Restringere la Tecnosfera — Dmitry Orlov
Traduzione dell’introduzione dall’originale
Negli ultimi due secoli abbiamo assistito ad una completa sostituzione della maggior parte dei nostri precedenti modi di condurre le attività economiche e la nostra vita quotidiana con nuovi metodi, tecnologicamente avanzati, più efficienti. Sono sparite le vecchie faccende domestiche come alimentare una stufa per la cottura, sbattere la panna del latte con la zangola, filare e tessere, costruire penne partendo da piume d’oca e rivestire la carta da lettere, e così via.

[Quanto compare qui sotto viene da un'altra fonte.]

### config.mk
export PLATFORM = sky130hd
export DESIGN_NAME = alu_cc_writeback_flat
export DESIGN_NICKNAME = d
export VERILOG_FILES = /design/src/rtl/alu_cc_writeback_if.sv /design/src/rtl/alu_cc_writeback.sv /design/src/flat_wrapper.sv
export SDC_FILE = /design/constraint.sdc
export NUM_CORES = 1
export LEC_CHECK = 0
export BUFFER_PORTS_ARGS = -buffer_cell sky130_fd_sc_hd__clkbuf_2
export CAP_MARGIN = 20
export CORE_ASPECT_RATIO = 0.75
export CORE_MARGIN = 4
export CORE_UTILIZATION = 46
export DETAILED_ROUTE_END_ITERATION = 8
export GPL_ROUTABILITY_DRIVEN = 0
export PLACE_DENSITY = 0.76
export SLEW_MARGIN = 20
export SYNTH_ARGS = -nofsm -noshare
export SYNTH_HDL_FRONTEND = slang
export SYNTH_SLANG_ARGS = --single-unit
### constraint.sdc
create_clock -name clk -period 5.8 [get_ports clk]
set_input_delay 0.58 -clock clk [delete_from_list [all_inputs] [get_ports clk]]
set_output_delay 0.58 -clock clk [all_outputs]
set_load 0.02 [all_outputs]
### src/rtl/alu_cc_writeback_if.sv
// Handshake and data bundle between the ALU stage, the condition-code/writeback
// buffer and its consumers.
interface alu_cc_writeback_if #(
  parameter int WIDTH = 64
);
  logic             in_valid;
  logic             in_ready;
  logic [1:0]       alu_mode;
  logic [WIDTH-1:0] a;
  logic [WIDTH-1:0] b;
  logic [WIDTH-1:0] alu_out;
  logic             set_cc;
  logic [3:0]       dst_id;
  logic             out_valid;
  logic             out_ready;
  logic [WIDTH-1:0] out_result;
  logic [3:0]       out_dst;
  logic             cc_zf;
  logic             cc_sf;
  logic             cc_of;
  logic [3:0]       cond_fn;
  logic             cond_true;

  modport master (
    output in_valid, alu_mode, a, b, alu_out, set_cc, dst_id, out_ready, cond_fn,
    input  in_ready, out_valid, out_result, out_dst, cc_zf, cc_sf, cc_of, cond_true
  );

  modport slave (
    input  in_valid, alu_mode, a, b, alu_out, set_cc, dst_id, out_ready, cond_fn,
    output in_ready, out_valid, out_result, out_dst, cc_zf, cc_sf, cc_of, cond_true
  );
endinterface

### src/rtl/alu_cc_writeback.sv
// ALU condition-code register, branch/cmov condition evaluation and in-order
// result FIFO toward writeback. Define ALU_CC_FWD_EN for same-cycle flag forwarding.
module alu_cc_writeback #(
  parameter int WIDTH = 64,
  parameter int DEPTH = 2
) (
  input logic                clk,
  input logic                reset,
  alu_cc_writeback_if.slave  bus
);
  localparam int PTR_W = $clog2(DEPTH);
  localparam int CNT_W = PTR_W + 1;
  localparam logic [CNT_W-1:0] DEPTH_C = CNT_W'(DEPTH);

  typedef struct packed {
    logic zf;
    logic sf;
    logic of;
  } cc_t;

  function automatic cc_t calc_flags(input logic [1:0] mode, input logic [WIDTH-1:0] op_a,
                                     input logic [WIDTH-1:0] op_b, input logic [WIDTH-1:0] res);
    cc_t f;
    f.zf = (res == {WIDTH{1'b0}});
    f.sf = res[WIDTH-1];
    case (mode)
      2'b00:   f.of = (op_a[WIDTH-1] == op_b[WIDTH-1]) && (res[WIDTH-1] != op_a[WIDTH-1]);
      2'b01:   f.of = (op_a[WIDTH-1] != op_b[WIDTH-1]) && (res[WIDTH-1] != op_a[WIDTH-1]);
      default: f.of = 1'b0;
    endcase
    return f;
  endfunction

  // Signed-compare style conditions; l is "less than" after a subtract.
  function automatic logic cond_eval(input logic [3:0] fn, input cc_t f);
    logic l;
    logic r;
    l = f.sf ^ f.of;
    case (fn)
      4'd0:    r = 1'b1;
      4'd1:    r = l | f.zf;
      4'd2:    r = l;
      4'd3:    r = f.zf;
      4'd4:    r = ~f.zf;
      4'd5:    r = ~l;
      4'd6:    r = ~l & ~f.zf;
      default: r = 1'b0;
    endcase
    return r;
  endfunction

  logic [WIDTH-1:0] data_mem_r [DEPTH];
  logic [3:0]       dst_mem_r  [DEPTH];
  logic [PTR_W-1:0] head_r;
  logic [PTR_W-1:0] tail_r;
  logic [CNT_W-1:0] count_r;
  cc_t              cc_r;
  cc_t              new_cc_s;
  cc_t              eval_cc_s;
  logic             push_s;
  logic             pop_s;

  // Handshake decode; readiness depends only on the registered count.
  always_comb begin
    push_s   = bus.in_valid && (count_r < DEPTH_C);
    pop_s    = bus.out_ready && (count_r != {CNT_W{1'b0}});
    new_cc_s = calc_flags(bus.alu_mode, bus.a, bus.b, bus.alu_out);
  end

`ifdef ALU_CC_FWD_EN
  // Flags of the op being accepted bypass the register for same-cycle branches.
  always_comb begin
    if (push_s && bus.set_cc) begin
      eval_cc_s = new_cc_s;
    end else begin
      eval_cc_s = cc_r;
    end
  end
`else
  // Conditions see only the registered flags.
  always_comb begin
    eval_cc_s = cc_r;
  end
`endif

  // FIFO head presentation; an empty FIFO shows zeros.
  always_comb begin
    bus.in_ready  = (count_r < DEPTH_C);
    bus.out_valid = (count_r != {CNT_W{1'b0}});
    bus.cc_zf     = cc_r.zf;
    bus.cc_sf     = cc_r.sf;
    bus.cc_of     = cc_r.of;
    bus.cond_true = cond_eval(bus.cond_fn, eval_cc_s);
    if (bus.out_valid) begin
      bus.out_result = data_mem_r[head_r];
      bus.out_dst    = dst_mem_r[head_r];
    end else begin
      bus.out_result = {WIDTH{1'b0}};
      bus.out_dst    = 4'd0;
    end
  end

  // FIFO storage; contents are qualified by count so they need no reset.
  always_ff @(posedge clk) begin
    if (push_s) begin
      data_mem_r[tail_r] <= bus.alu_out;
      dst_mem_r[tail_r]  <= bus.dst_id;
    end
  end

  // Pointers, occupancy and condition-code register; reset wins over traffic.
  always_ff @(posedge clk) begin
    if (reset) begin
      head_r  <= {PTR_W{1'b0}};
      tail_r  <= {PTR_W{1'b0}};
      count_r <= {CNT_W{1'b0}};
      cc_r    <= '{zf: 1'b1, sf: 1'b0, of: 1'b0};
    end else begin
      if (push_s) begin
        tail_r <= tail_r + PTR_W'(1);
      end
      if (pop_s) begin
        head_r <= head_r + PTR_W'(1);
      end
      case ({push_s, pop_s})
        2'b10:   count_r <= count_r + CNT_W'(1);
        2'b01:   count_r <= count_r - CNT_W'(1);
        default: count_r <= count_r;
      endcase
      if (push_s && bus.set_cc) begin
        cc_r <= new_cc_s;
      end
    end
  end
endmodule

### src/flat_wrapper.sv
// flat-port wrapper written by rule: the top's interface ports become plain ports
module alu_cc_writeback_flat 
#(
  parameter int WIDTH = 64,
  parameter int DEPTH = 2
)
  (clk, reset, bus_in_valid, bus_alu_mode, bus_a, bus_b, bus_alu_out, bus_set_cc, bus_dst_id, bus_out_ready, bus_cond_fn, bus_in_ready, bus_out_valid, bus_out_result, bus_out_dst, bus_cc_zf, bus_cc_sf, bus_cc_of, bus_cond_true);
  alu_cc_writeback_if #(.WIDTH(WIDTH)) bus_i ();
  input logic clk;
  input logic reset;
  input wire logic [$bits(bus_i.in_valid)-1:0] bus_in_valid;
  input wire logic [$bits(bus_i.alu_mode)-1:0] bus_alu_mode;
  input wire logic [$bits(bus_i.a)-1:0] bus_a;
  input wire logic [$bits(bus_i.b)-1:0] bus_b;
  input wire logic [$bits(bus_i.alu_out)-1:0] bus_alu_out;
  input wire logic [$bits(bus_i.set_cc)-1:0] bus_set_cc;
  input wire logic [$bits(bus_i.dst_id)-1:0] bus_dst_id;
  input wire logic [$bits(bus_i.out_ready)-1:0] bus_out_ready;
  input wire logic [$bits(bus_i.cond_fn)-1:0] bus_cond_fn;
  output wire logic [$bits(bus_i.in_ready)-1:0] bus_in_ready;
  output wire logic [$bits(bus_i.out_valid)-1:0] bus_out_valid;
  output wire logic [$bits(bus_i.out_result)-1:0] bus_out_result;
  output wire logic [$bits(bus_i.out_dst)-1:0] bus_out_dst;
  output wire logic [$bits(bus_i.cc_zf)-1:0] bus_cc_zf;
  output wire logic [$bits(bus_i.cc_sf)-1:0] bus_cc_sf;
  output wire logic [$bits(bus_i.cc_of)-1:0] bus_cc_of;
  output wire logic [$bits(bus_i.cond_true)-1:0] bus_cond_true;
  assign bus_i.in_valid = bus_in_valid;
  assign bus_i.alu_mode = bus_alu_mode;
  assign bus_i.a = bus_a;
  assign bus_i.b = bus_b;
  assign bus_i.alu_out = bus_alu_out;
  assign bus_i.set_cc = bus_set_cc;
  assign bus_i.dst_id = bus_dst_id;
  assign bus_i.out_ready = bus_out_ready;
  assign bus_i.cond_fn = bus_cond_fn;
  assign bus_in_ready = bus_i.in_ready;
  assign bus_out_valid = bus_i.out_valid;
  assign bus_out_result = bus_i.out_result;
  assign bus_out_dst = bus_i.out_dst;
  assign bus_cc_zf = bus_i.cc_zf;
  assign bus_cc_sf = bus_i.cc_sf;
  assign bus_cc_of = bus_i.cc_of;
  assign bus_cond_true = bus_i.cond_true;
  alu_cc_writeback #(.WIDTH(WIDTH), .DEPTH(DEPTH)) u_core (.clk(clk), .reset(reset), .bus(bus_i));
endmodule
==> reports/metrics.yaml <==
run_status:
  status: "complete, no violations"
setup_path:
  crit_arrival_ps: 2090
  path_max_fanout: 26
  endpoint_kind: "output port"
  worstPathRequired_ps: 5220
  rrSetupSlack_ps: 3230
  path_class: "flip-flop to output port"
  rr_startpoint: "u_core.count_r[1]$_SDFFE_PP0P_"
  cp-start-kind: "flip-flop"
  cp-startpoint: "u_core.count_r[1]$_SDFFE_PP0P_"
  reg2reg_depth: 4
sta:
  grt_setup_unrepaired: "no"
  maxSlewViolCount: 0
  finalSetupViolCount: 0
  worst_pin_slew_ps: 968
  post-route-period-util_pct: 46.0
  final.setup.tns_ps: 0
  max_freq_mhz: 375
  fin_skew_ps: 5.75
  fin_crit_ps: 2670
  hold_viol_final: 0
  max-slew-margin-rel_pct: 35.3
floorplan:
  die_h_um: 104
  rows: 34
  dieArea_um2: 14200
  start_util_pct: 47.9
  ios: 281
  core_um2: 11800
  fp.dieW_um: 136
cts:
  cts_resized: 0
  cts_hold_buffers: 0
  tritoncts: "done"
  worstSkewPairLatency_ps: 410
  cts_max_path_buffers: 2
  cts_max_level: 4
  cts_root_buffer: "clkbuf_16"
  cts_buffers: 17
  cts_setup_buffers: 0
  clock-sinks: 144
  clk_pin_slew_worst_paths_ps: 60
power:
  power_w: 0.00400
  power_density_nw_per_um2: 547
  ir_worst_vdd_mv: 0.322
  leakage_nw: 2.78
finish:
  nNetsFinal: 731
  multi_input_area_um2: 1350
  final-seq-area_um2: 4250
  syn2layout_area_growth_pct: 29.2
  drive_gt1_share_pct: 36.4
  nFillCells: 931
  antenna_cells: 0
synthesis:
  synth_fp_nets: 570
  synth_cells: 362
  yosysTopAreaCell: "edfxtp_1"
  async_flop_share_pct: 0
  synth_flop_cell: "edfxtp_1"
  synth_top_area_share_pct: 72.1
  synth_most_common_cell: "edfxtp_1"
  ys.warnings.count: 0
  synth-edff-count: 136
  yosys-top-cells-count: "edfxtp_1 (136), nor2_1 (74), mux2i_1 (70)"
  synth_area_leaders: "edfxtp_1 (72%), mux2i_1 (12%), nor2_1 (4.9%), dfxtp_1 (2.8%), nor4_1 (1.3%)"
  ys_ff_latch: 144
  avgSynthCellArea_um2: 15.7
  synth_cell_types: 27
  netlist_area_um2: 5670
  seq_area_frac_synth_pct: 74.9
hold_path:
  hp-start: "bus_dst_id[0]"
  hold_class: "input port to flip-flop"
  hold_depth: 1
grt:
  grt_max_degree: 69
  groute.usage.overall_pct: 18.6
  grt_pass1_wl_mm: 19.9
  antenna_found_initial: 0
  grt_pass1_vias: 3720
  grt_overflow: 0
routing:
  vias_per_cell: 5.10
  firstDrtPassIters: 4
  drtIter0Drc: 173
  num_vias: 3557
  finalWirelength_mm: 12.8
  detail-route-antenna-nets: 0
  drc: 0
  wl_per_cell_um: 18.3
place:
  io_buffers: 154
  dp_hpwl_mm: 8.64
run:
  max_cap_violations: 0
routing by layer:
layer | GRT usage [%] | routed length [um]
met2 | 30.3 | 6030
met1 | 23.2 | 5380
met4 | 4.53 | 131
met5 | 0 | 0
met3 | 7.30 | 1240
sequential cells by signal (all words and copies together), names as in the netlist, named ones only:
name	flops
u_core.data_mem_r	128
u_core.dst_mem_r	8
u_core.count_r	2
u_core.bus.cc_of	1
u_core.bus.cc_sf	1
u_core.bus.cc_zf	1
u_core.head_r	1
u_core.tail_r	1
cell families after synthesis:
kind of cell / count (synthesis) / share of synthesized area [%]
DFF: 144 / 74.9
and+or+nand+nor: 111 / 9.18
muxes: 70 / 12.4
buffers and inverters: 20 / 1.55
AOI/OAI and AO/OA: 10 / 0.883
xor gates and xnor gates: 6 / 0.927
adders and majority gates: 1 / 0.221
worst paths after layout:
kind,to
hold reg to reg,flip-flop
setup reg to reg,u_core.data_mem_r[0][19]$_DFFE_PP_
hold / removal,u_core.dst_mem_r[1][0]$_DFFE_PP_
setup / recovery,bus_out_result[37]
per-stage QoR:
stage	setup WS [ps]	util [%]	hold slack [ps]	cell area [um^2]	instances
floorplan	1610	-	480	5670	362
global placement	2980	55.9	492	6610	664
CTS	2790	61.7	343	7290	696
detailed placement	2930	56.1	506	6630	665
global route	2960	61.9	337	7320	697
finish	3130	61.9	360	7320	697
area by class of cell:
type                            count  area share [%]
Timing Repair Buffer              158            11.5
Clock buffer                       17            5.81
Sequential cell                   144            58.0
Tap cell                          162            2.77
Clock inverter                     14            3.21
Multi-Input combinational cell    198            18.5
Inverter                            4           0.205
placed cells by master, fill, tap and decap left out:
| cell type | n |
|---|---|
| dfxtp_1 | 7 |
| mux2i_1 | 70 |
| and2_1 | 1 |
| nor4_1 | 12 |
| nor4_2 | 4 |
| xor2_1 | 3 |
| and2b_1 | 1 |
| or4_1 | 1 |
| clkinv_2 | 1 |
| nand2_1 | 5 |
| and2_4 | 1 |
| or3_1 | 2 |
| clkinvlp_4 | 1 |
| nor3_1 | 2 |
| inv_1 | 4 |
| a21oi_1 | 7 |
| bufinv_16 | 6 |
| nand4_1 | 4 |
| ha_1 | 1 |
| buf_4 | 2 |
| nor2_1 | 72 |
| clkinv_4 | 2 |
| nor2b_1 | 2 |
| o21ai_0 | 2 |
| edfxtp_1 | 136 |
| nand3_1 | 1 |
| nor2_4 | 2 |
| clkinv_1 | 2 |
| clkbuf_16 | 17 |
| inv_6 | 2 |
| buf_16 | 2 |
| nand2b_1 | 1 |
| dfxtp_4 | 1 |
| xnor2_1 | 3 |
| clkbuf_2 | 154 |
| o21ai_1 | 1 |
worst max-delay path, stage by stage, from the launching register on:
cell and delay (ps):
dfxtp_1 360, nor2_4 490, buf_16 240, buf_4 300
nor2_1 110, clkbuf_2 170
where the power goes:
| group | switching [W] | internal (W) |
|---|---|---|
| Clock | 0.000411 | 0.000804 |
| Sequential | 0.0000946 | 0.00136 |
| Combinational | 0.000887 | 0.000446 |
Note: power is estimated with default switching activity, not from simulation.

La maggioranza delle persone è contenta con i rimpiazzi dell’alta tecnologia — forni a microonde, cibo in scatola, tessuti d’importazione a buon mercato e dispositivi elettronici onnipresenti che hanno relegato l’elegante scrittura a mano ad un’usanza bizzarra e non necessaria. Ci piace poter volare attraverso tutto il pianeta in meno di un giorno, con viaggi che una volta richiedevano svariati mesi.
Non ci lamentiamo per il fatto che gli spostamenti locali non richiedono più di imbrigliare un cavallo o due e che girare la chiave di accensione è ora sufficiente per metterci a disposizione il potere di centinaia di cavalli.

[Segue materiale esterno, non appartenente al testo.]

### config.mk
export PLATFORM = sky130hd
export DESIGN_NAME = sync_fifo_flags
export DESIGN_NICKNAME = d
export VERILOG_FILES = /design/src/rtl/fifo_pkg.sv /design/src/rtl/fifo_ptr_wrap.sv /design/src/rtl/sync_fifo_flags.sv
export SDC_FILE = /design/constraint.sdc
export NUM_CORES = 1
export LEC_CHECK = 0
export CORE_ASPECT_RATIO = 1.5
export CORE_MARGIN = 3
export CORE_UTILIZATION = 60
export DETAILED_ROUTE_END_ITERATION = 16
export PLACE_DENSITY = 0.79
export SYNTH_ARGS = -nofsm -noshare
export SYNTH_HDL_FRONTEND = slang
export SYNTH_HIERARCHICAL = 1
export SYNTH_SLANG_ARGS = --single-unit
export TNS_END_PERCENT = 5
### constraint.sdc
create_clock -name clk -period 4.25 [get_ports clk]
set_input_delay 0.425 -clock clk [delete_from_list [all_inputs] [get_ports clk]]
set_output_delay 0.425 -clock clk [all_outputs]
set_load 0.03 [all_outputs]
### src/rtl/fifo_pkg.sv
// Shared constants and sizing helpers for the synchronous flagged FIFO.
package fifo_pkg;

  localparam int DEF_WIDTH     = 16;
  localparam int DEF_DEPTH     = 16;
  // Almost-full default sits this many entries below DEPTH.
  localparam int DEF_AF_MARGIN = 2;
  localparam int DEF_AE_THRESH = 2;

  // Occupancy counter width: must represent 0..depth inclusive.
  function automatic int cnt_w(input int depth);
    return $clog2(depth + 1);
  endfunction

  // Pointer width: addresses entries 0..depth-1 (depth >= 2 keeps this >= 1).
  function automatic int ptr_w(input int depth);
    return $clog2(depth);
  endfunction

endpackage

Ma tutte queste comodità, convenienze e lussi hanno il loro lato sinistro.
Per cominciare, la questione del che cosa sia esattamente più efficiente in questa nuova organizzazione non viene praticamente mai esaminata.

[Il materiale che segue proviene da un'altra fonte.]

--- config.mk ---
export PLATFORM = sky130hd
export DESIGN_NAME = pipe_stage_skid
export DESIGN_NICKNAME = d
export VERILOG_FILES = /design/src/rtl/pipe_pkg.sv /design/src/rtl/pipe_stage_skid.sv
export SDC_FILE = /design/constraint.sdc
export NUM_CORES = 1
export LEC_CHECK = 0
export ABC_CLOCK_PERIOD_IN_PS = 1800
export CORE_ASPECT_RATIO = 0.7
export CORE_MARGIN = 2
export CORE_UTILIZATION = 45
export CTS_CLUSTER_DIAMETER = 120
export DETAILED_ROUTE_END_ITERATION = 8
export PLACE_DENSITY_LB_ADDON = 0.12
export SLEW_MARGIN = 20
export SYNTH_ARGS = -nofsm -noshare
export SYNTH_HDL_FRONTEND = slang
export SYNTH_SLANG_ARGS = --single-unit
--- constraint.sdc ---
create_clock -name clk -period 1.8 [get_ports clk]
set_input_delay 0.36 -clock clk [delete_from_list [all_inputs] [get_ports clk]]
set_output_delay 0.36 -clock clk [all_outputs]
set_load 0.05 [all_outputs]
--- src/rtl/pipe_pkg.sv ---
// Shared definitions for the valid/ready pipeline stage registers:
// slot-state encoding and the default field widths at each pipeline boundary.
package pipe_pkg;

   typedef enum logic [1:0] {
      PS_EMPTY = 2'd0,
      PS_ONE   = 2'd1,
      PS_FULL  = 2'd2
   } ps_state_t;

   localparam int OCC_W = 2;

   // {pred_taken} / {pc, instr}
   localparam int IFID_CTRL_W  = 1;
   localparam int IFID_DATA_W  = 64;
   // {alu_op[3:0], alu_src, mem_read, mem_write, reg_write} / {rs1, rs2, imm, dst}
   localparam int IDEX_CTRL_W  = 8;
   localparam int IDEX_DATA_W  = 101;
   // {mem_read, mem_write, reg_write, mem_to_reg} / {alu_result, store_data, dst}
   localparam int EXMEM_CTRL_W = 4;
   localparam int EXMEM_DATA_W = 69;
   // {reg_write, mem_to_reg} / {mem_data, alu_result, dst}
   localparam int MEMWB_CTRL_W = 2;
   localparam int MEMWB_DATA_W = 69;

endpackage

--- src/rtl/pipe_stage_skid.sv ---
// Pipeline stage register with valid/ready handshake and a two-entry skid so
// in_ready is registered; control bits read as zero whenever no entry is held.
module pipe_stage_skid
   import pipe_pkg::*;
#(
   parameter int CTRL_W = MEMWB_CTRL_W,
   parameter int DATA_W = MEMWB_DATA_W
) (
   input  logic              clk,
   input  logic              startin_n,
   input  logic              flush,
   input  logic              in_valid,
   output logic              in_ready,
   input  logic [CTRL_W-1:0] in_ctrl,
   input  logic [DATA_W-1:0] in_data,
   output logic              out_valid,
   input  logic              out_ready,
   output logic [CTRL_W-1:0] out_ctrl,
   output logic [DATA_W-1:0] out_data,
   output logic [OCC_W-1:0]  occupancy
);

   ps_state_t         state, state_nxt;
   logic [CTRL_W-1:0] main_ctrl, skid_ctrl;
   logic [DATA_W-1:0] main_data, skid_data;
   logic              in_fire, out_fire;
   logic              ld_main_in, ld_main_skid, ld_skid;

   assign in_fire  = in_valid & in_ready;
   assign out_fire = out_valid & out_ready;

   always_comb begin
      state_nxt    = state;
      ld_main_in   = 1'b0;
      ld_main_skid = 1'b0;
      ld_skid      = 1'b0;
      // Flush wins: a coinciding in_fire is dropped, out_fire was already taken.
      if (flush) begin
         state_nxt = PS_EMPTY;
      end else begin
         case (state)
            PS_EMPTY: begin
               if (in_fire) begin
                  state_nxt  = PS_ONE;
                  ld_main_in = 1'b1;
               end
            end
            PS_ONE: begin
               if (in_fire && out_fire) begin
                  ld_main_in = 1'b1;
               end else if (in_fire) begin
                  state_nxt = PS_FULL;
                  ld_skid   = 1'b1;
               end else if (out_fire) begin
                  state_nxt = PS_EMPTY;
               end
            end
            PS_FULL: begin
               if (out_fire) begin
                  state_nxt    = PS_ONE;
                  ld_main_skid = 1'b1;
               end
            end
            default: state_nxt = PS_EMPTY;
         endcase
      end
   end

   // Slot registers and state: the single stage boundary of this block.
   always_ff @(posedge clk or negedge startin_n) begin
      if (!startin_n) begin
         state     <= PS_EMPTY;
         in_ready  <= 1'b0;
         main_ctrl <= '0;
         main_data <= '0;
         skid_ctrl <= '0;
         skid_data <= '0;
      end else begin
         state    <= state_nxt;
         in_ready <= (state_nxt != PS_FULL);
         if (ld_main_in) begin
            main_ctrl <= in_ctrl;
            main_data <= in_data;
         end else if (ld_main_skid) begin
            main_ctrl <= skid_ctrl;
            main_data <= skid_data;
         end
         if (ld_skid) begin
            skid_ctrl <= in_ctrl;
            skid_data <= in_data;
         end
      end
   end

   assign out_valid = (state != PS_EMPTY);
   assign out_ctrl  = out_valid ? main_ctrl : '0;
   assign out_data  = main_data;
   assign occupancy = state;

endmodule

==> metrics.txt <==
max incr delay on CP=580 ps; min Tclk post-route=1950 ps; setup violation total in the final timing report=72; Vias=3924; Final Max Slew Viols=0; Syn Inst Count=400; Buf/Inv on CP=3; most frequent cells in the layout=mux2_2, dfrtp_1, buf_4; failing checks=setup timing; Max Fclk=513 MHz; synthesis-stage register bit count=approximately 150; DPL Wire Length=8920 um; Skew-Pair Late Insertion Delay=400 ps; CTS max path bufs=2; DR iter-0 viols=approximately 120; Final Hold Fails=0; critical-path maximum fanout=8; drt drc=0; Max Clock Skew=6.39 ps; Leak=between 4 and 5 nW; post-synth cell types=23; largest delay contributor family on the critical path=buffers and inverters; I/O Buffers=150; vias per cell=around 5.0; gpl congestion=about 0.77; Critical Path, Cell by Cell=clkdlybuf4s50_1, nor2b_4, or3_4, a21oi_4, buf_6, clkbuf_16, mux2_2; RSZ-0062 raised after global routing=yes; Final Worst Setup Slack=-151 ps; fin crit share=108%; CP max-delay cell=clkdlybuf4s50_1; ratio of cells with drive above 1 in the final layout=between 60% and 70%; critical path class=in2reg; Worst Max-Slew Pin Slew=372 ps; status=finished, violations left; H-tree Lvls=4; most common cell after layout, fill and taps aside=mux2_2; first-pass GRT wire length=22500 um; Fillers=1005; DP Worst Slack=-565 ps; max-slew headroom at the worst pin=75.2%; Core ar.=0.0138 mm^2; Top Ports=151; Synth warnings=0; Final Instance Area=around 0.0092 mm^2; placed cells=742; Total GRT Usage=19.5%; # nets final=around 670; Std-Cell Rows=36; clk slew on worst S/H paths=around 60 ps; post-synth top area share=about 57%; Seq/Total Area, Yosys=57.4%; Syn Std Cell Area=0.00632 mm^2; Finished Layout Cells=792; CTS Buf Count=17; Startpoint Class=input port; overall routed net length=around 15000 um; Clock Sinks=145; average routed wire per standard cell=18.4 um; Arr. time, crit path=approximately 2200 ps; Area growth, synth to finish=45.0%; Setup crit end kind=register; top post-synthesis cells by area=dfrtp_1, mux2_2, buf_6, buf_4, buf_2; number of global-route vias before repair=4254; DRT Pass-1 Iters=5; initial core utilization=a little under half; Mean Syn Cell Area=around 16 um^2; CTS tree=done; cell taking the most area after synthesis=dfrtp_1; pwr/cell area=1590 mW/mm^2; worst hold path type=in2async; Root Driver=clkbuf_16; Final Core Density=66.3%; largest net degree at the start of global routing=between 40 and 50; ANT cells=0; Placed Instance Area=0.00806 mm^2; global route overflow=0; Vert. Die Dim=103 um; initial antenna violation count=0; Die X=146 um; maximum vdd drop=between 0.9 and 1 mV; synthesized net count=around 480; antenna-violating nets left=0; die area=0.0150 mm^2; Worst Path Required=2090 ps; maxcap violations=0
==> per-stage QoR <==
stage                     setup TNS [ps]  power, mW  hold WS, ps
after floorplan                    -5030       8.92         64.4
after CTS                          -5660       14.6          422
after global placement            -44340       10.6          286
final                              -8040       14.6          421
after global routing              -10870       15.2          443
after detailed placement          -47590       10.8          290
==> state kept, by name (all words and copies together), names as in the netlist <==
| signal | cells |
|---|---|
| occupancy | 2 |
| out_data | 69 |
| skid_data | 69 |
| skid_ctrl | 2 |
| in_ready | 1 |
| main_ctrl | 2 |
==> logic make-up (layout without fill, tap and decap cells) <==
group	count (synthesis)	in the layout	share of synthesized area, %
AO/OA/AOI/OAI	4	4	0.455
XOR/XNOR	1	1	0.139
buffers and inverters	23	225	2.75
flip-flops	145	145	57.4
multiplexers	212	212	37.7
AND/OR/NAND/NOR	15	15	1.52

Se i nuovi modi di agire sono così efficaci, allora dovremmo tutti condurre vite rilassate, prive di stress, piacevoli, con molto tempo libero da consacrare all’arte, alla danza, alla poesia — esercizi un tempo accessibili soltanto ai pochi privilegiati — senza contare il concedersi frequenti periodi sabbatici ed andare in pensione non appena ci si senta di aver fatto abbastanza.
Il fatto che questo non sia evidentemente il nostro caso, (la gente è più indaffarata e più stressata che mai ed è costretta ad aspettare il pensionamento fino alla tarda età) avrebbe già dovuto far suonare campanelli d’allarme: la nuova tecnologia può sì essere più efficiente per alcuni, ma è più efficiente per te? In realtà, sembra, fondamentalmente, che sia più efficiente soltanto in relazione ad una cosa: i profitti aziendali. Ma anche sotto questo profilo l’ “efficienza” della nuova tecnologia risulta essere carente se prendiamo in considerazione il danno all’ambiente, gli effetti negativi di questo danno su di noi, e quel che ci costerebbe porre interamente rimedio ad essi.
Secondo, il pericolo non è soltanto per l’ambiente, ma anche per la società.
Anche se i progressi della tecnologia sono sempre propagandati come “risparmia-lavoro” — in quanto incrementano la produttività per unità di lavoro — molti di essi sono, de facto, distruggi-lavoro — perchè non si limitano semplicemente a migliorare, ma rimpiazzano il lavoro umano con il lavoro delle macchine, utilizzando energia derivata principalmente da combustibili fossili. Un robot che rimpiazza un essere umano non incrementa la produttività di quell’uomo — la distrugge completamente. L’automazione ci rende economicamente superflui.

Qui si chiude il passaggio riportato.